Engee documentation
Notebook

Distributed computing

Engee provides facilities for implementing distributed computing through a library called Distributed. The tools in this library help you explore the possibilities of executing tasks in separate threads that may reside on different compute cores.

parallel_computing1.png

Importing a library for distributed computing:

In [ ]:
Pkg.add(["LinearAlgebra", "Distributed"])
In [ ]:
using Distributed

Use the nworkers function of the Distributed library to find out how many processes are currently available:

In [ ]:
nworkers()
Out[0]:
1

With addprocs you can add some number of worker processes:

In [ ]:
addprocs(2)
nworkers()
Out[0]:
2

Using pmap

One example of all available workflows is the use of the pmap function. The pmap function transforms a collection of c by applying f to each element with using available workflows and tasks.

In [ ]:
pmap(x -> x*2, [1,2,3])
Out[0]:
3-element Vector{Int64}:
 2
 4
 6

Any error can stop pmap. This may cause the specified function to not be applied to all elements of the collection. However, these errors can be handled with the on_error argument.

In [ ]:
pmap(x -> iseven(x) ? error("foo") : x, 1:4; on_error=identity)
Out[0]:
4-element Vector{Any}:
 1
  ErrorException("foo")
 3
  ErrorException("foo")

Errors can also be handled by returning values instead:

In [ ]:
even_or_zero = pmap(x->iseven(x) ? error("foo") : x, 1:4; on_error=ex->0)
Out[0]:
4-element Vector{Int64}:
 1
 0
 3
 0

Using the @distributed macro

The @distributed macro in the Julia programming language provides the ability to parallelise operations in a loop. It allows you to iterate the loop on different processes, which can speed up code execution, especially when working with large amounts of data.

An example of using the @distributed macro:

In [ ]:
@elapsed @sync @distributed for _ in 1:2
    sleep(2)
end
Out[0]:
2.450649919

In this case the loop iterations are executed in parallel, without using the macro the execution time of the loop would take 4 seconds.

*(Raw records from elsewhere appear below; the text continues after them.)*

$ cat src/rtl/rv_ctrl_pkg.sv
// rtl/rv_ctrl_pkg.sv - shared state, opcode and datapath-select encodings for the RV32 multicycle control
package rv_ctrl_pkg;

   typedef enum logic [3:0] {
      S_FETCH  = 4'd0,
      S_DECODE = 4'd1,
      S_MEMADR = 4'd2,
      S_MEMRD  = 4'd3,
      S_MEMWB  = 4'd4,
      S_MEMWR  = 4'd5,
      S_EXEC_R = 4'd6,
      S_ALUWB  = 4'd7,
      S_BRANCH = 4'd8,
      S_TRAP   = 4'd9
   } state_t;

   localparam logic [6:0] OPC_LOAD   = 7'b0000011;
   localparam logic [6:0] OPC_STORE  = 7'b0100011;
   localparam logic [6:0] OPC_BRANCH = 7'b1100011;
   localparam logic [6:0] OPC_RTYPE  = 7'b0110011;

   localparam logic [1:0] SRCA_PC    = 2'b00;
   localparam logic [1:0] SRCA_OLDPC = 2'b01;
   localparam logic [1:0] SRCA_RS1   = 2'b10;

   localparam logic [1:0] SRCB_RS2   = 2'b00;
   localparam logic [1:0] SRCB_FOUR  = 2'b01;
   localparam logic [1:0] SRCB_IMM   = 2'b10;

   localparam logic [1:0] ALU_ADD    = 2'b00;
   localparam logic [1:0] ALU_SUB    = 2'b01;
   localparam logic [1:0] ALU_FUNCT  = 2'b10;

   function automatic logic is_mem_op(input logic [6:0] opc);
      return (opc == OPC_LOAD) || (opc == OPC_STORE);
   endfunction

endpackage

$ cat src/rtl/mem_wait_timer.sv
// rtl/mem_wait_timer.sv - counts memory wait cycles and flags a timeout
// MEM_TIMEOUT = 0 disables the timeout; the counter then saturates harmlessly.
module mem_wait_timer #(
   parameter int WAIT_CNT_W  = 8,
   parameter int MEM_TIMEOUT = 0
) (
   input  logic clk,
   input  logic rst_n,
   input  logic clear,
   input  logic waiting,
   output logic timeout
);

   localparam logic [WAIT_CNT_W-1:0] LIMIT = WAIT_CNT_W'(MEM_TIMEOUT);

   logic [WAIT_CNT_W-1:0] r_count;

   always_ff @(posedge clk or negedge rst_n) begin
      if (!rst_n) begin
         r_count <= '0;
      end else if (clear) begin
         r_count <= '0;
      end else if (waiting && (r_count != '1)) begin
         r_count <= r_count + 1'b1;
      end
   end

   assign timeout = (MEM_TIMEOUT != 0) && (r_count == LIMIT);

endmodule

Using the @everywhere macro

The @everywhere macro is used to execute code on all available processors in parallel calculations without having to explicitly specify each process.

This example will be executed on every processor available for parallel calculations and will output the eigenvalues of the random matrix A:

In [ ]:
@everywhere begin
    using LinearAlgebra
    A = rand()
    println((A))
end
0.7949660890678617
      From worker 2:	0.43047216493869567
      From worker 3:	0.6615365425334665

Conclusions:

This example demonstrated the use of the Distributed library to implement distributed computing. Examples of using the pmap function and the @distributed and @everywhere macros for parallel execution of tasks and operations in a loop were given.